Rogo Isolbit: Cepagatti conferma il divieto a coltivare prodotti nel raggio di 2 km

8 Gennaio 2020

Il sindaco di Cepagatti Gino Cantò (nella foto) ha convocato per domani pomeriggio una riunione con Arta e Asl per fare il punto sulle conseguenze dell’incendio che domenica ha distrutto la Isolbit...
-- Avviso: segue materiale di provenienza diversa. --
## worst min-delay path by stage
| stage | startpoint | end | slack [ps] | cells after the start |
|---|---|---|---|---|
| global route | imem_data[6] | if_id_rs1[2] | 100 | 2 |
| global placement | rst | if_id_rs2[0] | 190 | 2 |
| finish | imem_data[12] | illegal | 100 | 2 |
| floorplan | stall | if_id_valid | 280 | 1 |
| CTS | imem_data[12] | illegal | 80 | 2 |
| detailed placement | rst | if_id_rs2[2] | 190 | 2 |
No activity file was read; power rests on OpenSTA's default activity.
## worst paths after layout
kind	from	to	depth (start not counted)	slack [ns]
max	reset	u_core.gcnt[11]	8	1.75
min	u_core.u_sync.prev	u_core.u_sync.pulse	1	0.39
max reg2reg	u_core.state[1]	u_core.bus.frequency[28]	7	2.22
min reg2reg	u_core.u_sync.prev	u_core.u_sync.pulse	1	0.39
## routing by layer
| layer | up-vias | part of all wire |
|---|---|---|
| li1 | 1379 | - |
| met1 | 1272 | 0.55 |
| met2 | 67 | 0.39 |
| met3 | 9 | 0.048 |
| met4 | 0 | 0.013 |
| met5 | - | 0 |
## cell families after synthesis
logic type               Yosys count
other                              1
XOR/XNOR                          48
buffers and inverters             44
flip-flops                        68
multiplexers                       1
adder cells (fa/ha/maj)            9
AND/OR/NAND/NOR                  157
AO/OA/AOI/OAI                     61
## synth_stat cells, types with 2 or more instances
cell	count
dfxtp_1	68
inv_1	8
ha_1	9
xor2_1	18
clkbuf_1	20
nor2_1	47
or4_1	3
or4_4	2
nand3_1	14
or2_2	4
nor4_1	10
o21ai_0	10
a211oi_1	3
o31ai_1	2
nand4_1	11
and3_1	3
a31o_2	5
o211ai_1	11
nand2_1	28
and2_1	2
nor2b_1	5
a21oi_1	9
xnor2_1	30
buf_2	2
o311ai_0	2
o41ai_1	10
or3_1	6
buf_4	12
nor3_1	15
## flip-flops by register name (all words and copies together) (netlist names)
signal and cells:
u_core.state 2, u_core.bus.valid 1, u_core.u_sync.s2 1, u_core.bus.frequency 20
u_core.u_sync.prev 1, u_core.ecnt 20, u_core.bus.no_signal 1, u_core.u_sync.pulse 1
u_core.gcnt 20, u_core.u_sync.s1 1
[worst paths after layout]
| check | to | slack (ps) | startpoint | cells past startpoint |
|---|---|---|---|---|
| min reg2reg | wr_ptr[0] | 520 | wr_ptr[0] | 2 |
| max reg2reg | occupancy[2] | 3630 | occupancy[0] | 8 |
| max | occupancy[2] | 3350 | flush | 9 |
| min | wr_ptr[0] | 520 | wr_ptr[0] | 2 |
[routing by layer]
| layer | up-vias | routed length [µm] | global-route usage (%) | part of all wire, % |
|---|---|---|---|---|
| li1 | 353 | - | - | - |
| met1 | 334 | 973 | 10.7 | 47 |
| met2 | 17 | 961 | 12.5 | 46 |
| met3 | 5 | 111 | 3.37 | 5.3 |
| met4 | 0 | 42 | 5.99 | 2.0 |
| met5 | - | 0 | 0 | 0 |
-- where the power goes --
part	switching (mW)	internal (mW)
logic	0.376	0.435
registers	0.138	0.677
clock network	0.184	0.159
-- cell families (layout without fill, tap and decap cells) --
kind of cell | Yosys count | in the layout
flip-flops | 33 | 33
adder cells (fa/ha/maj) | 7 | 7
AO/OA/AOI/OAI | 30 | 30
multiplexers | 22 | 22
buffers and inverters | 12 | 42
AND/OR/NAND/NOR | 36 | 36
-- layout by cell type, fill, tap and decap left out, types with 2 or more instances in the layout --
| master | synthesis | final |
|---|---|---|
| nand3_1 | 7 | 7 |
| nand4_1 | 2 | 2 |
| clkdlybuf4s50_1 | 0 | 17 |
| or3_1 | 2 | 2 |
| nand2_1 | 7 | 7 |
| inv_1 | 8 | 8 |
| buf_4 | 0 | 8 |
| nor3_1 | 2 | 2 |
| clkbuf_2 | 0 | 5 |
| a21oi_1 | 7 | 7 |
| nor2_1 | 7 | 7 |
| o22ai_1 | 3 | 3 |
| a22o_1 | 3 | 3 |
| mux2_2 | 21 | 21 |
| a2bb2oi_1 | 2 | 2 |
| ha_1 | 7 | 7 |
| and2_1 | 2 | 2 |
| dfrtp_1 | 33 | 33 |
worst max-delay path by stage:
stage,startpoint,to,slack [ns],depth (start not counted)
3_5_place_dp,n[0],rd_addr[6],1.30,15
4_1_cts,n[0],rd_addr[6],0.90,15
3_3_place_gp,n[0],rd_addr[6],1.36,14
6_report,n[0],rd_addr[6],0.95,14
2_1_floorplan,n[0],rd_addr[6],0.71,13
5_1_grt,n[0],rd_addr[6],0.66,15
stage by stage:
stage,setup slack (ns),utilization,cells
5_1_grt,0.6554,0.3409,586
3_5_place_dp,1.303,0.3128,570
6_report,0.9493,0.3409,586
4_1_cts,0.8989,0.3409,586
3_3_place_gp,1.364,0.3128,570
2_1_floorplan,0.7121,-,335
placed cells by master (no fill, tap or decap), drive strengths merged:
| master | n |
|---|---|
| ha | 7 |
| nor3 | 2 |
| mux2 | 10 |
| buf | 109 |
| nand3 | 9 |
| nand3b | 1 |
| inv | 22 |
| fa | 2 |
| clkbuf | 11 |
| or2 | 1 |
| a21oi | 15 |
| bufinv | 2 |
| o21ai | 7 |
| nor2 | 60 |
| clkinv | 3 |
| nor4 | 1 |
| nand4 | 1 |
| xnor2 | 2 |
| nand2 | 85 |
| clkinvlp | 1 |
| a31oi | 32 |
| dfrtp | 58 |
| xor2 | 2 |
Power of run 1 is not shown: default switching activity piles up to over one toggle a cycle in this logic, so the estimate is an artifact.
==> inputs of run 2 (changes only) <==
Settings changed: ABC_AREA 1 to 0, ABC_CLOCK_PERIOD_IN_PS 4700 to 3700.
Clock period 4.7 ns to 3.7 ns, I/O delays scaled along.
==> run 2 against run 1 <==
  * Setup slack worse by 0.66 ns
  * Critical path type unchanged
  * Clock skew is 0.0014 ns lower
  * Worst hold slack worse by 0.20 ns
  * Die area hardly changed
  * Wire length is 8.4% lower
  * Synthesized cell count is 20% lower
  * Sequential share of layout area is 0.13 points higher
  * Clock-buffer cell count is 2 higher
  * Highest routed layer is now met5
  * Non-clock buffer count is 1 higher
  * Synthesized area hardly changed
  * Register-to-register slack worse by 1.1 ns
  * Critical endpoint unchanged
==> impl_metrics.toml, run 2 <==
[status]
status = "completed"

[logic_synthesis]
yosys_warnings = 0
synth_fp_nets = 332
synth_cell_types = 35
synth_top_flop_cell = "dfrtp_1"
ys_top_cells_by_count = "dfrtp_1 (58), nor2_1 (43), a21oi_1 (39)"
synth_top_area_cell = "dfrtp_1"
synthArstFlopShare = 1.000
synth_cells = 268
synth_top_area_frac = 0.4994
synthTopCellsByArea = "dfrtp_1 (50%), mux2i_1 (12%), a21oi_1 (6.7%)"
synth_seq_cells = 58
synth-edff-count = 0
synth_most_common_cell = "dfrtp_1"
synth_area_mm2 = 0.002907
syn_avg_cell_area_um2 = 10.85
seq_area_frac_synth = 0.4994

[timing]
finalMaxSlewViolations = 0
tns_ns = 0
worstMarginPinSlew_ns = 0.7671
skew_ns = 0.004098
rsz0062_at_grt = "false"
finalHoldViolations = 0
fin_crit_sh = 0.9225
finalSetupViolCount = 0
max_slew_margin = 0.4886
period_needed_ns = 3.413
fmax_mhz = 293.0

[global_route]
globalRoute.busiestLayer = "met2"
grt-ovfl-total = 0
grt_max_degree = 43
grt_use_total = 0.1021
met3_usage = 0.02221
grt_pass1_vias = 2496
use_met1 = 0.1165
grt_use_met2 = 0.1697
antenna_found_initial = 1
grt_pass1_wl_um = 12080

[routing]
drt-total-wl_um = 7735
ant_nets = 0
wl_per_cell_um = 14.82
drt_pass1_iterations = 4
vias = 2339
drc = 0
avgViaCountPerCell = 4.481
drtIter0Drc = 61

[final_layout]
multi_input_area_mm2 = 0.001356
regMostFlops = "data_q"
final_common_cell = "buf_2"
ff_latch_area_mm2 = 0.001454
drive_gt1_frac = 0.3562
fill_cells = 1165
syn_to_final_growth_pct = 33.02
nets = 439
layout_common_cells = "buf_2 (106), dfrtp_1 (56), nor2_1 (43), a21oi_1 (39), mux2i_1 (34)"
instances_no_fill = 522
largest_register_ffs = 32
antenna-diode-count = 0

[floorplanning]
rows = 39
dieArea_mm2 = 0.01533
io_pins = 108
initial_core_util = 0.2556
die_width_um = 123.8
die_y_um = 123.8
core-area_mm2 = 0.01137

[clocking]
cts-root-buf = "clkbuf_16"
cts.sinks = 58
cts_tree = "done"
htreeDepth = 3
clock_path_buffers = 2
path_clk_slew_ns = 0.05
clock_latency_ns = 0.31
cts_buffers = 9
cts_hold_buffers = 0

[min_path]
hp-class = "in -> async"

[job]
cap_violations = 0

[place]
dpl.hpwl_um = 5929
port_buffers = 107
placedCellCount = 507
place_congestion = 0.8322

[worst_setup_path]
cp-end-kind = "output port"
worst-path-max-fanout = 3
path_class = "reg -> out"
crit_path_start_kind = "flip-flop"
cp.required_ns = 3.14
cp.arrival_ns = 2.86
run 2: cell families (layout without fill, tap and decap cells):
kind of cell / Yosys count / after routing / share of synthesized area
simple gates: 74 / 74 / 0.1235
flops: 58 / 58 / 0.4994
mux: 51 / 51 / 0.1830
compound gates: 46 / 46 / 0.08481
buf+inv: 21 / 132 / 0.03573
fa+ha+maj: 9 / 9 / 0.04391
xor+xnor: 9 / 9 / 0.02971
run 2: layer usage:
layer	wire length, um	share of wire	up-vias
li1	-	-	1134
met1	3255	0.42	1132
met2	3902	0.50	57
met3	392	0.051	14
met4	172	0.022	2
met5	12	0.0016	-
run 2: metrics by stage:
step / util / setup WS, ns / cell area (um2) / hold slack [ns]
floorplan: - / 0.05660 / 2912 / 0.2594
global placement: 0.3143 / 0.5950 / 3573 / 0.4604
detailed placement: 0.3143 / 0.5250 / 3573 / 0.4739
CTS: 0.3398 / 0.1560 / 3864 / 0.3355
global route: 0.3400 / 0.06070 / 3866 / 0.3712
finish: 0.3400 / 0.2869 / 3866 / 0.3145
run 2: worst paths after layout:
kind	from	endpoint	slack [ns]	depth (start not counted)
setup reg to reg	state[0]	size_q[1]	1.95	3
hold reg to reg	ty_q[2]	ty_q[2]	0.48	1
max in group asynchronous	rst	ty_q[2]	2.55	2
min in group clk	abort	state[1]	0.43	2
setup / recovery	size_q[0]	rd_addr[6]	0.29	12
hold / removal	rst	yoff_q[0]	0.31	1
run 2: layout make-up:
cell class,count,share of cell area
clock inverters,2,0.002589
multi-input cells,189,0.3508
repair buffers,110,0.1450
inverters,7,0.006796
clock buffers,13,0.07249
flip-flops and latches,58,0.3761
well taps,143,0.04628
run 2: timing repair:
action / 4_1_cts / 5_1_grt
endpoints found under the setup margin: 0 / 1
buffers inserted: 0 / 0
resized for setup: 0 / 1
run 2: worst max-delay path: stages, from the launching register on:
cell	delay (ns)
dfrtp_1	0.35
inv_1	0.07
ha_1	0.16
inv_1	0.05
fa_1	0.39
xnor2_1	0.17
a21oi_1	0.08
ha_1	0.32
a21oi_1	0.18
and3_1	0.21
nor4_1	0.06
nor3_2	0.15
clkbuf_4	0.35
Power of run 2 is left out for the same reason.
Il sindaco di Cepagatti Gino Cantò (nella foto) ha convocato per domani pomeriggio una riunione con Arta e Asl per fare il punto sulle conseguenze dell’incendio che domenica ha distrutto la Isolbit di Villanova. Nel frattempo è stata emessa una nuova ordinanza dopo quella successiva al rogo: a Cepagatti resta il divieto di consumo e vendita di prodotti ortofrutticoli coltivati entro due chilometri dall’incendio, fino a quando non ci saranno rassicurazioni dalla Asl. Intanto, nessuna conseguenza per i prodotti ortofrutticoli smistati dal centro agroalimentare La Valle della Pescara che ha sede in contrada Bucceri di Cepagatti. «I produttori locali che gravitano su di noi in questo periodo conferiscono pochissimo», spiega il direttore del mercato Raffaello Di Felice, «in quanto producono generi che al momento non sono di stagione. In ogni caso l’incendio si è sviluppato quando eravamo chiusi e la merce che arriva da tutte le zone della provincia oltre che dal Teramano e dal Chietino era conservata nelle celle frigorifere». (a.r.)